## Task directions
Filter the entries for the string "violations". Copy each line that has it.

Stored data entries
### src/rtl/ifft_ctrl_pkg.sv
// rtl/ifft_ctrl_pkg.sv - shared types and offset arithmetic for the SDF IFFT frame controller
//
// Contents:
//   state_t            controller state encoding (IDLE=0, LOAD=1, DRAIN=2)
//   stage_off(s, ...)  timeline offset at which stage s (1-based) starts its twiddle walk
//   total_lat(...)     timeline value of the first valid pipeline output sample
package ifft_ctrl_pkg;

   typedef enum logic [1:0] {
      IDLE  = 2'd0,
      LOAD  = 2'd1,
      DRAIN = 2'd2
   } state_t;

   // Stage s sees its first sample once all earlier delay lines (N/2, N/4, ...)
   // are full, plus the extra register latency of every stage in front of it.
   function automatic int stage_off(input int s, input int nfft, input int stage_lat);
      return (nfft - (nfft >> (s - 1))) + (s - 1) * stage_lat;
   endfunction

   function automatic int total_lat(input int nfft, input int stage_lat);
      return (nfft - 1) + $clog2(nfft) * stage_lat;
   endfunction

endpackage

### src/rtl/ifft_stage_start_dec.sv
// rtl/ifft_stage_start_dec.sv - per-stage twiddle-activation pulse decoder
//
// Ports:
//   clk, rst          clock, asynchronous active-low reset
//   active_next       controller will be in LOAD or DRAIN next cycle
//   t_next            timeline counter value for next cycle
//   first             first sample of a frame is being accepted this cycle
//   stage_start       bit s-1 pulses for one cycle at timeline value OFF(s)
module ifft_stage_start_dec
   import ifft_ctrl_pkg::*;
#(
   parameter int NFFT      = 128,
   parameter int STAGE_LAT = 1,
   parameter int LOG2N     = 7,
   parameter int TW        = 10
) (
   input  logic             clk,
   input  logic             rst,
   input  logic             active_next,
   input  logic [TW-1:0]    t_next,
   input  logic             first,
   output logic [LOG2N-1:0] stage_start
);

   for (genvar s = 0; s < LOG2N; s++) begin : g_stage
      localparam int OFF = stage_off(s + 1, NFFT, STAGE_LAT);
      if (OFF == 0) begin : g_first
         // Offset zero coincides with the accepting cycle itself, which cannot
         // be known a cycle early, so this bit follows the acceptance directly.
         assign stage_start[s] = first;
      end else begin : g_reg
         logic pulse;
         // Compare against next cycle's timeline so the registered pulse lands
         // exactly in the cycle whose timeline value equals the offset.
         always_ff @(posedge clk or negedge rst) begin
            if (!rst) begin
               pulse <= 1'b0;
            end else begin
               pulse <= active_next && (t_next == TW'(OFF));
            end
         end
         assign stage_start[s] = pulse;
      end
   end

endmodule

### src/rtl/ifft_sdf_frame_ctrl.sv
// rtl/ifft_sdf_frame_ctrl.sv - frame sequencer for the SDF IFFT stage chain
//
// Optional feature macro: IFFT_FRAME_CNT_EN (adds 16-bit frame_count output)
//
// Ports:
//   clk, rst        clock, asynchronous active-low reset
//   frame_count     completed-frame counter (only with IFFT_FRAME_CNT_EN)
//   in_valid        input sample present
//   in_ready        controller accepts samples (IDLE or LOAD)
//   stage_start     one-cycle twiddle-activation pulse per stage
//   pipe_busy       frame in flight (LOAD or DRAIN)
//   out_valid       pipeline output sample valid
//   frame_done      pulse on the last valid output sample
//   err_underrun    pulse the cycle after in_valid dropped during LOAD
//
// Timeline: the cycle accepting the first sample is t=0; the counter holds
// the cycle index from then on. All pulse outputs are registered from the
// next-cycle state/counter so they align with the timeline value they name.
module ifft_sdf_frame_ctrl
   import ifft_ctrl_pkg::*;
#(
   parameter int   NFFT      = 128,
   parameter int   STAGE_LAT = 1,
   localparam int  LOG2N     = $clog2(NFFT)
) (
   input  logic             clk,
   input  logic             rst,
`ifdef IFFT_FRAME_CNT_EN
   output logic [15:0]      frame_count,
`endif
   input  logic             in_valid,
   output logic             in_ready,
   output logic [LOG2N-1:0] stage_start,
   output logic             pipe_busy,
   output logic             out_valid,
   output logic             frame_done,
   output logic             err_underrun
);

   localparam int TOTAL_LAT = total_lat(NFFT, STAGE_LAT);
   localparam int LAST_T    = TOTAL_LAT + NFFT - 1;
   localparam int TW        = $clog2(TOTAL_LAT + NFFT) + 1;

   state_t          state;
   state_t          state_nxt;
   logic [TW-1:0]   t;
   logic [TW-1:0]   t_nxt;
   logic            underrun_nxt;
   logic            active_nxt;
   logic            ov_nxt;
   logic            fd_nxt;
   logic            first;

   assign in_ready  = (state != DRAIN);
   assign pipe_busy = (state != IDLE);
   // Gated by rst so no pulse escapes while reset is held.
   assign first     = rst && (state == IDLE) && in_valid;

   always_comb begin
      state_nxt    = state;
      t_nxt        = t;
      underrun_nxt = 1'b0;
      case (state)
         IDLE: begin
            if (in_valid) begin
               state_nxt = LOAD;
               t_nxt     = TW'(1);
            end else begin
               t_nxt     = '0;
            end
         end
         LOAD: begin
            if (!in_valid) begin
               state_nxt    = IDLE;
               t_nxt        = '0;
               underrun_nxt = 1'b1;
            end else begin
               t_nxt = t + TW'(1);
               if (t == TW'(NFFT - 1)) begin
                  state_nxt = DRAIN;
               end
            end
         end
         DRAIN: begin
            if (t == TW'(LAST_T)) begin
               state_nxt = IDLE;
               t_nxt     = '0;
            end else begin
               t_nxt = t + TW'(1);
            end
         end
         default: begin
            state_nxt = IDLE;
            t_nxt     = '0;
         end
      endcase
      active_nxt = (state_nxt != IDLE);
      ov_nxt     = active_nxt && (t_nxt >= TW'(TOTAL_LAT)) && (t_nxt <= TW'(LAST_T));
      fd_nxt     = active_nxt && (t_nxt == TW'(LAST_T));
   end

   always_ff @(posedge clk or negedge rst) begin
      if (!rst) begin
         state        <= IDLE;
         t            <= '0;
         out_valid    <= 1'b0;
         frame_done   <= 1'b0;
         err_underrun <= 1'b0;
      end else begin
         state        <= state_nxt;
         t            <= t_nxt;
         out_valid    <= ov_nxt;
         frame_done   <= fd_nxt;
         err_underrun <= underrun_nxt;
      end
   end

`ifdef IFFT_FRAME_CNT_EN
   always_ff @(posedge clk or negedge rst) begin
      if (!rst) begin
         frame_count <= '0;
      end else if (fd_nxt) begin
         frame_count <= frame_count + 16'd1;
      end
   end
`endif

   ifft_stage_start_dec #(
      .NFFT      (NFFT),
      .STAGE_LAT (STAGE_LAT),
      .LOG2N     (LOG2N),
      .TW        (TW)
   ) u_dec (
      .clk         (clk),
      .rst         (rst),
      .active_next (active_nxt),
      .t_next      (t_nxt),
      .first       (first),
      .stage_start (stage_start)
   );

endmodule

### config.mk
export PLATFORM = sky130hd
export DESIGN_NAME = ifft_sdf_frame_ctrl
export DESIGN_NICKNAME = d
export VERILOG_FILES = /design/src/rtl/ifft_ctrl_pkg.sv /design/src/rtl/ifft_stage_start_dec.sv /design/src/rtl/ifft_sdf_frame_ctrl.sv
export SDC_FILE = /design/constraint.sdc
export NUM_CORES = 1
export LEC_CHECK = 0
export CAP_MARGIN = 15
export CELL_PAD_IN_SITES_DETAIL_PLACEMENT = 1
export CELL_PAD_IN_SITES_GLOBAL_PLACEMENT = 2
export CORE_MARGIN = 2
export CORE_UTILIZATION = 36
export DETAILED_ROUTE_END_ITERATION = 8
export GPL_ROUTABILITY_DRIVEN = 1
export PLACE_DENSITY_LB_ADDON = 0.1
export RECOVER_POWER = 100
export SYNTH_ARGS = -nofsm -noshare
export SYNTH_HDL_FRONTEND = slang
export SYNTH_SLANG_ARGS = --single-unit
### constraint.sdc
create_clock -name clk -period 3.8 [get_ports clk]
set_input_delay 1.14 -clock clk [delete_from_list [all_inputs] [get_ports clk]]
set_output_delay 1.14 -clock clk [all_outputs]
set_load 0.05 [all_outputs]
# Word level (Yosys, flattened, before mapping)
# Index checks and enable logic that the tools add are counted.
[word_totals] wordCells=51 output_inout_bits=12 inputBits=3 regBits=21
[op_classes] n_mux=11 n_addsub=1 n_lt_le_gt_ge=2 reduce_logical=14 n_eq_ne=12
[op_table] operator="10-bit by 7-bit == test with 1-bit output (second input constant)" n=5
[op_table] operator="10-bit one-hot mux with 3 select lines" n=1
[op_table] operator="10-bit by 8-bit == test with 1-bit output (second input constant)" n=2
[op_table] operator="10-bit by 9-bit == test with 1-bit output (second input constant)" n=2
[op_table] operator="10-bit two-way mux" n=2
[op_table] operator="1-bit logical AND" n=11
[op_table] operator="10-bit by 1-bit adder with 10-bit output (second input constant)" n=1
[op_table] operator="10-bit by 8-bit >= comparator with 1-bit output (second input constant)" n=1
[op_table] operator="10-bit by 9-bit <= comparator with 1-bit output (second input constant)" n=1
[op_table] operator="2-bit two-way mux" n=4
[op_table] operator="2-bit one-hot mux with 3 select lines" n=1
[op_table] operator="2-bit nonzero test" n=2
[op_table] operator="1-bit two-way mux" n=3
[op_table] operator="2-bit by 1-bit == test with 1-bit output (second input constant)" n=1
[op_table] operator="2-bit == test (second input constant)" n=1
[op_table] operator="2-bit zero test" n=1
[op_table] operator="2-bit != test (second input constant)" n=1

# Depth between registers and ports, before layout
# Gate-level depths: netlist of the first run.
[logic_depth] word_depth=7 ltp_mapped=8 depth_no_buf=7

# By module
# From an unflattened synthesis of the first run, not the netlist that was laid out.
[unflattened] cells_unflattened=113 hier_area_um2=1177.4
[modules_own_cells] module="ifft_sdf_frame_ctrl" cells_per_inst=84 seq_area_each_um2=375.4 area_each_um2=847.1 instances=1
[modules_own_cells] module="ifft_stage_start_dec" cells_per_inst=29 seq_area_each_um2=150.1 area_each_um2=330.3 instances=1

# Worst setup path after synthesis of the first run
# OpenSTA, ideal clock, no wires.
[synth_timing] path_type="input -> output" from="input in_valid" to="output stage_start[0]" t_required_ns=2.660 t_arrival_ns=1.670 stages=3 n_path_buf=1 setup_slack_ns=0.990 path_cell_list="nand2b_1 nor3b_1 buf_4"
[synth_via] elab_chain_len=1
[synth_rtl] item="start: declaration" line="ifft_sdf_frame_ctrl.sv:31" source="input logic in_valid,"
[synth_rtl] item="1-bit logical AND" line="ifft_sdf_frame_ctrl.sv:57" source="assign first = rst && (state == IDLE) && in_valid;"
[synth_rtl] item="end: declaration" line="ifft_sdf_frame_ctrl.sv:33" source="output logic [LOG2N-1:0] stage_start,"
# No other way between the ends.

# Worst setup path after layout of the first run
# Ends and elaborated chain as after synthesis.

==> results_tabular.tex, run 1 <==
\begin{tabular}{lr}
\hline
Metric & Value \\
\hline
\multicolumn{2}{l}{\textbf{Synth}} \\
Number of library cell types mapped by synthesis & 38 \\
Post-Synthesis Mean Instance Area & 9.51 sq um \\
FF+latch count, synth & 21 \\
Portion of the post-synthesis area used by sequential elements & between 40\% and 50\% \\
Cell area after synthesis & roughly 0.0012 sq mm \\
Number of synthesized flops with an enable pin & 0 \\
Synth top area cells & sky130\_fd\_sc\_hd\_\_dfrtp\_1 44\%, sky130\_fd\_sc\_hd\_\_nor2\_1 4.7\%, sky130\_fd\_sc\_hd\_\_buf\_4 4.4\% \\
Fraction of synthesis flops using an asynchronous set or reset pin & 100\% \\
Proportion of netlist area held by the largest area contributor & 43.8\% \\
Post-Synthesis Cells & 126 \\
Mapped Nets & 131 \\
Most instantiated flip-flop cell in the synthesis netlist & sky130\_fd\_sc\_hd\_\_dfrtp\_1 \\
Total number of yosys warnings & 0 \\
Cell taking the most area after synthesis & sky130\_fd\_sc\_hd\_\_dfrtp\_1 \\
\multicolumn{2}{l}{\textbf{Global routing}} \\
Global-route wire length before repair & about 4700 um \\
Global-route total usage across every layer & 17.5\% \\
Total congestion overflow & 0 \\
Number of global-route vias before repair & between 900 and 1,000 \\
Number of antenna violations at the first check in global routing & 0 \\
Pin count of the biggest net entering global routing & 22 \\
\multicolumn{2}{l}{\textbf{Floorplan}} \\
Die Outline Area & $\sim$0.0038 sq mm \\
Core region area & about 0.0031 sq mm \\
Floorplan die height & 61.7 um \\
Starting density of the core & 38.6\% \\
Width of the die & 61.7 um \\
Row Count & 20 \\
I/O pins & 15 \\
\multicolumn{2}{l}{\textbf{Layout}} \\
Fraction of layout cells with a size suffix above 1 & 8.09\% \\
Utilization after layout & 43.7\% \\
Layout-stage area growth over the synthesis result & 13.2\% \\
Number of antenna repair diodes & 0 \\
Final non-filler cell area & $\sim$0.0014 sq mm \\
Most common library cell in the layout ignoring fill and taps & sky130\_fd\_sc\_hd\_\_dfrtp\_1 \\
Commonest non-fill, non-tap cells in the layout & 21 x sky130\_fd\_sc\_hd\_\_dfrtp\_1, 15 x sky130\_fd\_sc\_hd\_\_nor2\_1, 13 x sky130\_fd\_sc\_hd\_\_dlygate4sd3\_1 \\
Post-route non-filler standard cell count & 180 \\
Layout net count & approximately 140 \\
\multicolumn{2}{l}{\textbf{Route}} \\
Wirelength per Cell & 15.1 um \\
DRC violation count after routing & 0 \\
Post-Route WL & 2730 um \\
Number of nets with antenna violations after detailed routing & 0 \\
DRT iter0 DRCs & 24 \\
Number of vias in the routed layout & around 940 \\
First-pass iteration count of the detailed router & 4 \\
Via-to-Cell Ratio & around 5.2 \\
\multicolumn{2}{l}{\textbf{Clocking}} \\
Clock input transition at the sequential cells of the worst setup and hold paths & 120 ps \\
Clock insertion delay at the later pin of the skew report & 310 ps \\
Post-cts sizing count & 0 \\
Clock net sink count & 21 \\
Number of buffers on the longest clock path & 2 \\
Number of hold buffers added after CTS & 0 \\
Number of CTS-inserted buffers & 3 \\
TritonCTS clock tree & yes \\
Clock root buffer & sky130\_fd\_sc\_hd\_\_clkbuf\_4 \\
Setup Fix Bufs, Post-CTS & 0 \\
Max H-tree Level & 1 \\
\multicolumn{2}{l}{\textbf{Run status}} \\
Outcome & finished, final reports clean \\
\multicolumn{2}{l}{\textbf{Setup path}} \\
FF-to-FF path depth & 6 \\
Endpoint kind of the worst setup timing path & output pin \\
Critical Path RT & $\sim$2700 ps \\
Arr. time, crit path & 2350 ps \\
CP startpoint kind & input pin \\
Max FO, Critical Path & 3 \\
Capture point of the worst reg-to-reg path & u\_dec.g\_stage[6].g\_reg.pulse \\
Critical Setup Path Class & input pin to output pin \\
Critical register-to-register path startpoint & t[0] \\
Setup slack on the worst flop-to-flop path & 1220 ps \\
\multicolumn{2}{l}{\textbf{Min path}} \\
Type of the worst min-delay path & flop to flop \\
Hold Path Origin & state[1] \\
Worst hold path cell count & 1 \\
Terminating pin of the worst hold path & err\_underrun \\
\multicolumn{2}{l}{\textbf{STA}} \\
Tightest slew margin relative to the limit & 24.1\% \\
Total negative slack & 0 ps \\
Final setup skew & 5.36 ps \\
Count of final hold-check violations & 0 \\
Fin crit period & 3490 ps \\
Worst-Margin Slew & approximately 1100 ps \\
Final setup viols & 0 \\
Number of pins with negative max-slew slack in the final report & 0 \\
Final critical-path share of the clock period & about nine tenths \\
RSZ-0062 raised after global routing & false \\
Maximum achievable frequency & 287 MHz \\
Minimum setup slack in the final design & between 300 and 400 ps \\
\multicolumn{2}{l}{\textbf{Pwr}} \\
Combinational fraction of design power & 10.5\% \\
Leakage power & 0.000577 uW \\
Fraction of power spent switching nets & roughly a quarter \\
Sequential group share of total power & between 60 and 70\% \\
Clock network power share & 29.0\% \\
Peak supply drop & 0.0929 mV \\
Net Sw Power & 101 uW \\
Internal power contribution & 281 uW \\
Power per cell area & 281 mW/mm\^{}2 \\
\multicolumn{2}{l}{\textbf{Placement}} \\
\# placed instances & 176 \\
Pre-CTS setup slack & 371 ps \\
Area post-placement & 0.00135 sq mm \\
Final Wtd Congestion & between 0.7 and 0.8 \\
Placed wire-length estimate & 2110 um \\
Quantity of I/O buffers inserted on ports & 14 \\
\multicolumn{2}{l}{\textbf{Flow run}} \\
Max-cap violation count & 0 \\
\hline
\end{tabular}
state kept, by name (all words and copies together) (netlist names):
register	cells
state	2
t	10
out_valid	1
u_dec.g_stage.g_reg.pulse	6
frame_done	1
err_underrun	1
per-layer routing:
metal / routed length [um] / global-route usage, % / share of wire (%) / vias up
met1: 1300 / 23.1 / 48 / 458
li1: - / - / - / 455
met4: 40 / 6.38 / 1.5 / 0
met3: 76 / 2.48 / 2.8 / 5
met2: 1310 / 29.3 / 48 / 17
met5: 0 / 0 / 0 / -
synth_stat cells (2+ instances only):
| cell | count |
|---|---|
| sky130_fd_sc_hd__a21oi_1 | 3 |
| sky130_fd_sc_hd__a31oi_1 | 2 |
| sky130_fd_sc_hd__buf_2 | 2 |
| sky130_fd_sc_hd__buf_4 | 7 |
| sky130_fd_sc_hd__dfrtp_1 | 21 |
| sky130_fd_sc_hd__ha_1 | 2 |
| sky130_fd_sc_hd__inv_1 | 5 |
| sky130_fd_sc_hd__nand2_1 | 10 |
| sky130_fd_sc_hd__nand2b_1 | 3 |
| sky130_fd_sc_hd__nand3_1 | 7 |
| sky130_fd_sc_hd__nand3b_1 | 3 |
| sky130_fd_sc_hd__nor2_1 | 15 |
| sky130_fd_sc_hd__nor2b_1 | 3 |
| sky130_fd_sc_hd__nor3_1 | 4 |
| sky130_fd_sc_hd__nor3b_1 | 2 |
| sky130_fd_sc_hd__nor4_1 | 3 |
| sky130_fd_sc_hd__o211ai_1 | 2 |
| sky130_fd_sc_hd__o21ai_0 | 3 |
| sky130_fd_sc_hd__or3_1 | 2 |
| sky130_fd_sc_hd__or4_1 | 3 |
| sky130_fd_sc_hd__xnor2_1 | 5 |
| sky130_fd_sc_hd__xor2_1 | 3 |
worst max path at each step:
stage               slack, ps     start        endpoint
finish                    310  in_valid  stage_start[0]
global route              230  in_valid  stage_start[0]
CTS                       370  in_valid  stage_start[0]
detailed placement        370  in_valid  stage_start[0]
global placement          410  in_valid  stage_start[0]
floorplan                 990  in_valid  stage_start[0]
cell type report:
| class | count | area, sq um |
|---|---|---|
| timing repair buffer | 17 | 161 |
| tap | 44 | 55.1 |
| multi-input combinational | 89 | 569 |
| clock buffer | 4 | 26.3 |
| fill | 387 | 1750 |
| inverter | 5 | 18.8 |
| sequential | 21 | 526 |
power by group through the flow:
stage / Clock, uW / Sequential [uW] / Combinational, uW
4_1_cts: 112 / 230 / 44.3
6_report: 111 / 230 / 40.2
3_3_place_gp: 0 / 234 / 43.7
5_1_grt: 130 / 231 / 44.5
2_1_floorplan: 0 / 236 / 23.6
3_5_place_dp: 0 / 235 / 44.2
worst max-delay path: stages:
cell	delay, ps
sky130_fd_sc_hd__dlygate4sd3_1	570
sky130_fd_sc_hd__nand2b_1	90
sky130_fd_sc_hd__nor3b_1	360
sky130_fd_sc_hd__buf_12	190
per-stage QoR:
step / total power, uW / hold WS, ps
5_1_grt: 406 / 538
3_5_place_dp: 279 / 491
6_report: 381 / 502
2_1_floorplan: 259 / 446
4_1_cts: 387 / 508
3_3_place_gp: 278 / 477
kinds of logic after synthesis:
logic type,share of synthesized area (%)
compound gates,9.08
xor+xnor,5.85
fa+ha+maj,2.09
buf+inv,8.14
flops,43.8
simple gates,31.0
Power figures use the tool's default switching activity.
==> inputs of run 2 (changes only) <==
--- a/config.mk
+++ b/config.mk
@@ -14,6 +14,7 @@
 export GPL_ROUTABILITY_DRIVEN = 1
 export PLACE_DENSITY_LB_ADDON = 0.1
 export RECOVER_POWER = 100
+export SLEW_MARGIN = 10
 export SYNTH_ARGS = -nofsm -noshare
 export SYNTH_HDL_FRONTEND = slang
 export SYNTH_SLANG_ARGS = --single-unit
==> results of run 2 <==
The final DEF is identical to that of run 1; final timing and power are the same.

## Solution to this exercise
Number of antenna violations at the first check in global routing & 0 \\
Number of nets with antenna violations after detailed routing & 0 \\
Count of final hold-check violations & 0 \\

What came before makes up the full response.